Task objective
The answer must be every line from the listing that holds the string "timing".

Records provided
`config.mk`:
```
export PLATFORM = sky130hd
export DESIGN_NAME = instr_fetch
export DESIGN_NICKNAME = d
export VERILOG_FILES = /design/src/rtl/instr_fetch.sv
export SDC_FILE = /design/constraint.sdc
export NUM_CORES = 1
export LEC_CHECK = 0
export CAP_MARGIN = 20
export CORE_ASPECT_RATIO = 1.2
export CORE_MARGIN = 2
export CORE_UTILIZATION = 35
export CTS_BUF_LIST = sky130_fd_sc_hd__clkbuf_16
export CTS_CLUSTER_DIAMETER = 80
export DETAILED_ROUTE_END_ITERATION = 8
export DONT_BUFFER_PORTS = 1
export PLACE_DENSITY = 0.47
export SLEW_MARGIN = 20
export SYNTH_ARGS = -nofsm -noshare
export SYNTH_HDL_FRONTEND = slang
export SYNTH_SLANG_ARGS = --single-unit
```
`constraint.sdc`:
```
create_clock -name clk -period 2.99 [get_ports clk]
set_input_delay 0.598 -clock clk [delete_from_list [all_inputs] [get_ports clk]]
set_output_delay 0.598 -clock clk [all_outputs]
set_load 0.01 [all_outputs]
```
`src/rtl/instr_fetch.sv`:
```
// Instruction fetch stage: PC register, RUN/HALTED control FSM and a single
// output slot with a valid/ready handshake toward decode.
module instr_fetch #(
   parameter int                ADDR_W   = 6,
   parameter int                DATA_W   = 16,
   parameter logic [ADDR_W-1:0] RESET_PC = '0
) (
   input  logic              clk,
   input  logic              rst,
   input  logic              start,
   input  logic              halt,
   input  logic              redirect_valid,
   input  logic [ADDR_W-1:0] redirect_addr,
   output logic [ADDR_W-1:0] mem_addr,
   input  logic [DATA_W-1:0] mem_data,
   output logic              instr_valid,
   input  logic              instr_ready,
   output logic [DATA_W-1:0] instr_out,
   output logic [ADDR_W-1:0] instr_pc,
   output logic [1:0]        state_out,
   output logic [15:0]       fetch_count
);

   typedef enum logic [1:0] {
      IDLE   = 2'b00,
      RUN    = 2'b01,
      HALTED = 2'b10
   } state_t;

   localparam logic [ADDR_W-1:0] PC_STEP = ADDR_W'(1);

   state_t            state;
   state_t            state_next;
   logic [ADDR_W-1:0] pc;
   logic              free;
   logic              capture;

   assign mem_addr  = pc;
   assign state_out = state;
   assign free      = !instr_valid || instr_ready;

   // NOTE: non-blocking assignments for every register so all state updates
   // see pre-edge values regardless of statement order.
   always_ff @(posedge clk) begin
      if (rst) begin
         state <= IDLE;
      end else begin
         state <= state_next;
      end
   end

   // NOTE: every always_comb output gets a default first so no path infers a latch.
   always_comb begin
      state_next = state;
      capture    = 1'b0;
      case (state)
         IDLE: begin
            if (start) state_next = RUN;
         end
         RUN: begin
            if (halt) begin
               state_next = HALTED;
            end else begin
               capture = free && !redirect_valid;
            end
         end
         HALTED: begin
            if (start) state_next = RUN;
         end
         default: state_next = IDLE;
      endcase
   end

   // Redirect outranks capture; a handshake finishing alongside it is delivered.
   always_ff @(posedge clk) begin
      if (rst) begin
         pc          <= RESET_PC;
         instr_valid <= 1'b0;
         instr_out   <= '0;
         instr_pc    <= '0;
         fetch_count <= '0;
      end else if (redirect_valid) begin
         pc          <= redirect_addr;
         instr_valid <= 1'b0;
      end else if (capture) begin
         instr_out   <= mem_data;
         instr_pc    <= pc;
         instr_valid <= 1'b1;
         pc          <= pc + PC_STEP;
         if (fetch_count != 16'hFFFF) begin
            fetch_count <= fetch_count + 16'd1;
         end
      end else if (instr_valid && instr_ready) begin
         instr_valid <= 1'b0;
      end
   end

endmodule

```
==> qor.csv, run 1 <==
stage,metric,value,unit
status,status,"finished, final reports clean",
pwr,powerDensity,550.2,nW/um^2
placed_design,hpwlAfterDp,3412,um
synth,avgSynthCellArea,8.616,um^2
layout,area_growth_syn_to_layout,8.855,%
synth,ys_async_sr_fraction,0,
clock_network,cts_inserted_buffers,5,
clock_network,htreeDepth,2,
worst_hold_path,worstHoldPathCells,1,
synth,yosysTopAreaCell,dfxtp_1,
pwr,p_int,0.9718,mW
placed_design,place_ws,0.8376,ns
worst_setup_path,ff2ff_setup_slack,0.89,ns
worst_setup_path,max_stage_delay,0.46,ns
pwr,p_seq_frac,0.522,
sta,rsz0062_at_grt,no,
sta,tns,0,ns
floorplanning,core,5934,um^2
worst_setup_path,cp.depth,6,
worst_setup_path,crit_family,simple AND/OR/NAND/NOR gates,
sta,finalSetupViolCount,0,
clock_network,cts_root_buffer,clkbuf_16,
clock_network,post_cts_buffers,0,
route,routedWlPerCell,15.69,um
worst_setup_path,worstPathArrival,2.27,ns
clock_network,clkLatencyLatePin,0.29,ns
worst_setup_path,required,3.16,ns
worst_setup_path,slowest_stage,nor4_4,
synth,ys_ff_latch,47,
sta,fin_crit_sh,0.7024,
sta,worstMarginPinSlew,0.5605,ns
sta,drv_slew,0,
layout,multiInputGateArea,1077,um^2
synth,synth-edff-count,0,
placed_design,placedCellCount,316,
route,drc,0,
global_route,grt_max_degree,51,
pwr,p_leak,0.6994,nW
synth,synth.most_common_cell,nand2_1,
sta,fmax,476.1,MHz
synth,seq_area_frac_synth,0.4439,
layout,diodes,0,
sta,fin_skew,0.004397,ns
floorplanning,ios,75,
synth,synth_top_area_frac,0.4439,
worst_setup_path,timing.critical_path.to,fetch_count[10],
worst_setup_path,startpoint,fetch_count[0],
global_route,grt_pass1_vias,1599,
floorplanning,die_area,6697,um^2
synth,syn_area,2120,um^2
layout,nFillCells,626,
synth,ys_top_cells_by_count,"49 x nand2_1, 47 x dfxtp_1, 37 x a21oi_1",
synth,syn_nets,276,
floorplanning,die_x,75.04,um
clock_network,max-clock-path-buffers,2,
floorplanning,die_h,89.25,um
route,drt-pass1-iter-count,4,
clock_network,cts_tree,yes,
worst_hold_path,hold_path.class,primary input to register,
synth,yosysWarnings,0,
pwr,pwr-share-clk,0.443,
floorplanning,start_util,0.3572,
pwr,peakVddDrop,0.0002417,V
route,num_vias,1721,
worst_setup_path,reg2reg_depth,6,
worst_setup_path,cp_max_fo,8,
clock_network,post_cts_resized,0,
global_route,grt_usage,0.1559,
global_route,grt_pass1_wl,8073,um
route,final_antenna_net_count,0,
layout,regArea,940.9,um^2
worst_setup_path,cp-start-kind,register,
worst_setup_path,reg2reg_from,fetch_count[0],
clock_network,clkTransAtPathRegs,0.07,ns
worst_setup_path,cp_cell_sequence,"ha_1, nand4_1, nor4_4, buf_4, nor4b_1, mux2_2",
global_route,gr-total-overflow,0,
synth,synth_area_leaders,"dfxtp_1 44%, a21oi_1 8.7%, nand2_1 8.7%",
sta,period_needed,2.100,ns
worst_setup_path,timing.rr.end,fetch_count[10],
placed_design,gp_congestion,0.7505,
pwr,switching_share,0.2345,
flow_run,maxCapViolations,0,
sta,worst_slew_margin_rel,0.6256,
pwr,switchingPower,0.2976,mW
worst_setup_path,path_class,register to register,
layout,drive_above_1_share,0.08678,
synth,ys_types,37,
sta,hold_viol,0,
pwr,p_comb_frac,0.035,
synth,syn_inst,246,
worst_setup_path,end_kind,register,
synth,synthFlopType,dfxtp_1,
global_route,antenna_found_initial,0,
layout,finish.utilization,0.3888,
route,drt_first_iter_violations,85,
sta,fin_ws,0.8897,ns
route,wl,5083,um
layout,final_nets,271,
clock_network,cts.sinks,47,
floorplanning,num_rows,31,
layout,instances_no_fill,324,
worst_setup_path,crit_buf_inv,1,
clock_network,cts_hold_buf,0,
route,vias_per_cell,5.312,
placed_design,port_buffers,0,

Answer for this exercise
worst_setup_path,timing.critical_path.to,fetch_count[10],
worst_setup_path,timing.rr.end,fetch_count[10],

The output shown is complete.